Salespeople are a pretty tenacious bunch. They send email after email, make call after call, meet with prospect after prospect, then get up morning after morning and repeat. Salespeople work hard. But hard work doesn’t make sales — at least not efficiently.

Most B2B companies now understand the role content plays in marketing to generate leads. But many companies are still relying on “hard work” methods of converting those leads to customers. The reality is that content can create just as much magic for the sales process as it does for marketing. It can build the relationship, persuade, and convince.

When content is used effectively in the sales process, the role of the salesperson changes from pursuer/hunter (hard work that takes up a lot of time) to facilitator/educator (smart work that requires significantly less time). The sales process is not only made easier, but it’s also made shorter because content can work 24/7, when the buyer is available and ready.

What content does your sales team need? These three essentials are workhorses that will propel your team’s productivity forward.

1. Share Challenging Insight

To convince buyers to act quickly, you need to challenge their underlying assumptions that are blinding them to the urgency of solving their pain points.

Your biggest competitor isn’t the market leader in your industry — it’s the status quo. Buyers are taking a big risk by making a purchase, especially an enterprise-level one. What if something goes wrong? They’ll lose valuable time and, quite possibly, money. Challenging insights present the painful costs of not taking action. When the risks of purchasing your product or service are viewed in light of these costs, the risks are small in comparison.

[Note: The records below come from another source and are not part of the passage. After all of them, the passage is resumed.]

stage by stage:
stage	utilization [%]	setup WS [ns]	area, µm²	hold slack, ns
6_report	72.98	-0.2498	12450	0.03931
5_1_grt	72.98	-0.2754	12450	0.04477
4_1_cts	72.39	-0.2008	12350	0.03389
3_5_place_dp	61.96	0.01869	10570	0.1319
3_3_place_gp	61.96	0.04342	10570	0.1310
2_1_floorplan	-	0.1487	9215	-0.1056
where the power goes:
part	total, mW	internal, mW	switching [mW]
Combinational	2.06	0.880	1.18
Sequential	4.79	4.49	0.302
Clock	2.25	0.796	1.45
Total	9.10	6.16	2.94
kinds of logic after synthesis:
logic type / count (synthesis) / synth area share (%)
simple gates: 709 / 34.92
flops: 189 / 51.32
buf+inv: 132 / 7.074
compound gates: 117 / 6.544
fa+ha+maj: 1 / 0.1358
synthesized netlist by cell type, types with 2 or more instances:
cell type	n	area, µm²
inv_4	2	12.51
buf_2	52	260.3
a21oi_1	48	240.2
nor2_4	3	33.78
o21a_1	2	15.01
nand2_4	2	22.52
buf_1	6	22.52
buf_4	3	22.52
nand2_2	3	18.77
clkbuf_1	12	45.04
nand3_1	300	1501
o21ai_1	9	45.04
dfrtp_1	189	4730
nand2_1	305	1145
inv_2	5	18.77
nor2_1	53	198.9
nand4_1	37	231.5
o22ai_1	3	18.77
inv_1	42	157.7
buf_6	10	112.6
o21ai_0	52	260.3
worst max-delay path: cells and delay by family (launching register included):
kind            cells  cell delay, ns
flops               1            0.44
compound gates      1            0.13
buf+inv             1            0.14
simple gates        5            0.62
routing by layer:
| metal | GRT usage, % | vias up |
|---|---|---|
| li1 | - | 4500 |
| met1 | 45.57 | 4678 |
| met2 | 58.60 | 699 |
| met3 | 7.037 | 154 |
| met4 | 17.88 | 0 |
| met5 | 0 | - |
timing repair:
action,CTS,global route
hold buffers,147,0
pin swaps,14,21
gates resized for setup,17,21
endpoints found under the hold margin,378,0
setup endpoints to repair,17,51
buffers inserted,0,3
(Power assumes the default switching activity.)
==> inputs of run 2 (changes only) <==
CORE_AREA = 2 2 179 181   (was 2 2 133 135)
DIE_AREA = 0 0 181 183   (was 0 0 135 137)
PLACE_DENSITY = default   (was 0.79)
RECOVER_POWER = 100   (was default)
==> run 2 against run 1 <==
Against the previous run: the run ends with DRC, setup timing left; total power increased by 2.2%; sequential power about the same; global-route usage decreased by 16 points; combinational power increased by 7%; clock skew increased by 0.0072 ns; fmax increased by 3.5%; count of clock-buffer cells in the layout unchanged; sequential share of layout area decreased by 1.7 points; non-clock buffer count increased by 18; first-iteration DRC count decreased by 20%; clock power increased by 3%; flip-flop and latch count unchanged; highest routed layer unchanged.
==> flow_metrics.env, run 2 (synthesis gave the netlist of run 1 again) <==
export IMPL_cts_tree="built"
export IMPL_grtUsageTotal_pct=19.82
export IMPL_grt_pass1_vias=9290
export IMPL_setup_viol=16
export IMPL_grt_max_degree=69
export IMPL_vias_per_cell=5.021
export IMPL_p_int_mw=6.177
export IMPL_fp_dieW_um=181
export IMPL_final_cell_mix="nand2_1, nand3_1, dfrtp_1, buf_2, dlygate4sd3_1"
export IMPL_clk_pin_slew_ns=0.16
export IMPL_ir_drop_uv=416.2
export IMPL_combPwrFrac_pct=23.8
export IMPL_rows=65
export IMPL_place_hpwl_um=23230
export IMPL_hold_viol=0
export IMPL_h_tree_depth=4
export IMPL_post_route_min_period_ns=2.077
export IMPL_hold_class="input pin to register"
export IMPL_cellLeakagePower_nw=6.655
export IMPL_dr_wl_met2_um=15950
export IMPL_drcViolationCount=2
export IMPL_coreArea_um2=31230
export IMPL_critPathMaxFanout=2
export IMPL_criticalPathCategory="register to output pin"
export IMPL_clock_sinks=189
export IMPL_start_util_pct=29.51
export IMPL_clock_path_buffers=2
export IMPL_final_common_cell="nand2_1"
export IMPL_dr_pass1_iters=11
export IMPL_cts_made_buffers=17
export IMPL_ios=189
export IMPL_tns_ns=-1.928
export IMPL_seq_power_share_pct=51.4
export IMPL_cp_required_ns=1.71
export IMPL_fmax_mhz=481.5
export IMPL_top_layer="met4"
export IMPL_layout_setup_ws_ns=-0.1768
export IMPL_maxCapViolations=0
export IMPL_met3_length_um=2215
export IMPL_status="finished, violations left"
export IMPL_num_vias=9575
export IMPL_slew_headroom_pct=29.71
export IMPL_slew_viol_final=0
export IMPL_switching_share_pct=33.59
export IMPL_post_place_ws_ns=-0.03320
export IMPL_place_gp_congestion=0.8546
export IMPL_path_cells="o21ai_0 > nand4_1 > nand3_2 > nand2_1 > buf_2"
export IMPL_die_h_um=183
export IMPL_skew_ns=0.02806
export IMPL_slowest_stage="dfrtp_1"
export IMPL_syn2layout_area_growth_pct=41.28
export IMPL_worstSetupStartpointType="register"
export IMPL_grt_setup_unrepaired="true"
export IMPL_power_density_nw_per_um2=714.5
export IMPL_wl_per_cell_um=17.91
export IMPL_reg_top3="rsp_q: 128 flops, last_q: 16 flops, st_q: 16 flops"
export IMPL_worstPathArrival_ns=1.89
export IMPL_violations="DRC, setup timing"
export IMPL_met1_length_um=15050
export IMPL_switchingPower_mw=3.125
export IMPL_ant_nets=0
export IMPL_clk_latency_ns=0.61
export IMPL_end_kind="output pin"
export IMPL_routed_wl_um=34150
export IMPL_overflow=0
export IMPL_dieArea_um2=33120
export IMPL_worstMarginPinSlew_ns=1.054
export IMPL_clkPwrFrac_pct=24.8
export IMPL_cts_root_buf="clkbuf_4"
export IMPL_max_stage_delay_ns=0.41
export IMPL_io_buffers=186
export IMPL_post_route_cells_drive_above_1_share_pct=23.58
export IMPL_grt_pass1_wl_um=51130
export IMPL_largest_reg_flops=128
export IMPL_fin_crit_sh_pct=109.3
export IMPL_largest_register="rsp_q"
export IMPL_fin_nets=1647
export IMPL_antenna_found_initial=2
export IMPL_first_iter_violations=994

This type of content should “look the customer in the eye and tell them what they’re currently doing is wrong.” Ideally, this content will also lead prospects back to your unique value proposition, so they’ll decide not only to act but to purchase from your company instead of another. What does your company do better than your competitors that enables you to solve your prospects’ pain points in a more thorough/faster way? Insights around that “what” are the ones you’ll want to focus on.

Types of content to use: White papers, research, statistics, and case studies that demonstrate just how much prospects have to lose by putting off a decision or by buying any solution other than yours.

How to use it: Share on social media, send (links, not attachments!) in prospecting emails and nurturing emails, and include in presentations and proposals.

2. Communicate Your Unique Value

The last thing you want is to educate prospects on the impact of pain points only to have them buy from a competitor. You’ll need to clearly communicate why your solution solves your prospects’ problems better than your competitors’ solutions do. CEB research which surveyed 3,000 B2B buyers across 36 brands across seven industries found that only 14% of buyers perceive enough meaningful difference between brands’ business value to be willing to pay extra for that difference. Obviously, companies are not doing a good job communicating their UVPs — which gives you an opportunity to create a competitive edge.

Types of content to use: Case studies, white papers, ROI comparisons, consultative analyses, demos, testimonials.

How to use it: After you’ve captured a prospect’s attention with your challenging-insight content, you should offer your UVP content through CTAs in nurturing emails and as follow-ups to phone calls. Some types of UVP content are ideal to follow others: for example, you can follow up an email where you shared a case study with an offer for a white paper or an ROI comparison.

3. Answer Questions

You’ll need responsive content during the final stages of the sales process. What questions do prospects ask? What objections do you frequently hear? You’ll want to make it easy for your sales team to access and share the answers to these questions. This content should still communicate your UVP, but it will be more detailed and deeper.

Types of content to use: Talk tracks, FAQs, one-sheets, capabilities brochures, product information sheets.

How to use it: This type of content is valuable at the bottom of the sales funnel. It should follow your challenging-insight content and UVP content. You’ll typically send this content via email after an initial presentation or use it in a follow-up call.

This workhorse content pulls a lot of weight quickly. It aligns your prospects’ needs and motivations with your company’s solution and adds an urgency that gets the deal done. Using this content in the sales process will boost your sales team’s productivity and your company’s revenue.